YOUR OBJECTIVE |
Which lines of the entries hold the string "outstanding"? Copy each one.

+++++

`src/rtl/mem_stage.sv`:
```
// mem_stage: RV32I memory-access stage; issues data-memory loads/stores, aligns/extends load data, registers MEM/WB.
// Latency: 1 cycle for zero-wait accesses and non-memory ops; N+1 cycles when memory holds dmem_ready low for N cycles.
// Backpressure: stall is raised combinationally while a request is outstanding and dmem_ready is low; MEM/WB holds while stalled.
module mem_stage (
  input  logic        clk,
  input  logic        rst,
  // EX/MEM register contents
  input  logic        ex_valid,
  input  logic        mem_read,
  input  logic        mem_write,
  input  logic [2:0]  funct3,
  input  logic        reg_write,
  input  logic [4:0]  rd,
  input  logic [31:0] alu_result,
  input  logic [31:0] write_data,
  // data memory port
  output logic        dmem_req,
  output logic        dmem_we,
  output logic [31:0] dmem_addr,
  output logic [31:0] dmem_wdata,
  output logic [3:0]  dmem_be,
  input  logic        dmem_ready,
  input  logic [31:0] dmem_rdata,
  // pipeline control / exception
  output logic        stall,
  output logic        misaligned,
  // MEM-stage forwarding source
  output logic        mem_reg_write,
  output logic [4:0]  mem_rd,
  output logic [31:0] mem_forward_value,
  // MEM/WB register
  output logic        wb_reg_write,
  output logic [4:0]  wb_rd,
  output logic [31:0] wb_data
);

  typedef enum logic {
    S_IDLE = 1'b0,
    S_WAIT = 1'b1
  } state_t;

  state_t r_state;
  state_t w_state_nxt;

  logic        w_acc;
  logic        w_illegal;
  logic        w_misal;
  logic        w_bad;
  logic        w_req;
  logic        w_stall;
  logic [1:0]  w_lane;
  logic [3:0]  w_be;
  logic [31:0] w_wdata;
  logic [7:0]  w_rbyte;
  logic [15:0] w_rhalf;
  logic [31:0] w_load_data;
  logic        w_is_load;

  logic        r_wb_reg_write;
  logic [4:0]  r_wb_rd;
  logic [31:0] r_wb_data;
  logic        r_misaligned;

  assign w_lane    = alu_result[1:0];
  assign w_acc     = ex_valid & (mem_read | mem_write);
  assign w_is_load = ex_valid & mem_read;

  // Classify the access: unsupported width encodings and unaligned H/W are rejected before any request.
  always_comb begin
    w_illegal = 1'b0;
    w_misal   = 1'b0;
    case (funct3)
      3'b000, 3'b100: w_misal = 1'b0;
      3'b001, 3'b101: w_misal = w_lane[0];
      3'b010:         w_misal = (w_lane != 2'b00);
      default:        w_illegal = 1'b1;
    endcase
  end

  // A bad access only matters when there is actually a memory op in flight.
  assign w_bad = w_acc & (w_misal | w_illegal);

  // Next-state and request generation; WAIT keeps the request up because inputs are frozen upstream.
  always_comb begin
    w_state_nxt = r_state;
    w_req       = 1'b0;
    case (r_state)
      S_IDLE: begin
        w_req = w_acc & ~w_bad;
        if (w_req && !dmem_ready) begin
          w_state_nxt = S_WAIT;
        end
      end
      S_WAIT: begin
        w_req = 1'b1;
        if (dmem_ready) begin
          w_state_nxt = S_IDLE;
        end
      end
      default: begin
        w_state_nxt = S_IDLE;
        w_req       = 1'b0;
      end
    endcase
  end

  // FSM state register; reset abandons any outstanding request.
  always_ff @(posedge clk or posedge rst) begin
    if (rst) begin
      r_state <= S_IDLE;
    end else begin
      r_state <= w_state_nxt;
    end
  end

  // Request and stall are gated by rst so they drop the moment reset asserts, not at the next edge.
  assign dmem_req = w_req & ~rst;
  assign w_stall  = w_req & ~dmem_ready & ~rst;
  assign stall    = w_stall;

  // Store lane steering: data is replicated across lanes, byte enables pick the target lane(s).
  always_comb begin
    w_be    = 4'b1111;
    w_wdata = write_data;
    if (mem_write) begin
      case (funct3[1:0])
        2'b00: begin
          w_be    = 4'b0001 << w_lane;
          w_wdata = {4{write_data[7:0]}};
        end
        2'b01: begin
          w_be    = w_lane[1] ? 4'b1100 : 4'b0011;
          w_wdata = {2{write_data[15:0]}};
        end
        default: begin
          w_be    = 4'b1111;
          w_wdata = write_data;
        end
      endcase
    end
  end

  assign dmem_we    = w_req & mem_write & ~rst;
  assign dmem_addr  = {alu_result[31:2], 2'b00};
  assign dmem_wdata = w_wdata;
  assign dmem_be    = w_be;

  // Load lane extraction and sign/zero extension.
  always_comb begin
    w_rbyte = dmem_rdata[7:0];
    case (w_lane)
      2'b00:   w_rbyte = dmem_rdata[7:0];
      2'b01:   w_rbyte = dmem_rdata[15:8];
      2'b10:   w_rbyte = dmem_rdata[23:16];
      default: w_rbyte = dmem_rdata[31:24];
    endcase
    w_rhalf = w_lane[1] ? dmem_rdata[31:16] : dmem_rdata[15:0];
    case (funct3)
      3'b000:  w_load_data = {{24{w_rbyte[7]}}, w_rbyte};
      3'b100:  w_load_data = {24'h000000, w_rbyte};
      3'b001:  w_load_data = {{16{w_rhalf[15]}}, w_rhalf};
      3'b101:  w_load_data = {16'h0000, w_rhalf};
      default: w_load_data = dmem_rdata;
    endcase
  end

  // MEM/WB register and exception pulse; both freeze while the stage is stalled.
  always_ff @(posedge clk or posedge rst) begin
    if (rst) begin
      r_wb_reg_write <= 1'b0;
      r_wb_rd        <= 5'd0;
      r_wb_data      <= 32'd0;
      r_misaligned   <= 1'b0;
    end else if (!w_stall) begin
      r_wb_reg_write <= ex_valid & reg_write & ~w_bad;
      r_wb_rd        <= rd;
      r_wb_data      <= w_is_load ? w_load_data : alu_result;
      r_misaligned   <= w_bad;
    end
  end

  assign wb_reg_write = r_wb_reg_write;
  assign wb_rd        = r_wb_rd;
  assign wb_data      = r_wb_data;
  assign misaligned   = r_misaligned;

  // Loads are excluded from MEM forwarding; the hazard unit bubbles load-use instead.
  assign mem_reg_write     = ex_valid & reg_write & ~mem_read;
  assign mem_rd            = rd;
  assign mem_forward_value = alu_result;

endmodule

```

+++++

ANSWER TO THE EXERCISE |
// Backpressure: stall is raised combinationally while a request is outstanding and dmem_ready is low; MEM/WB holds while stalled.
  // FSM state register; reset abandons any outstanding request.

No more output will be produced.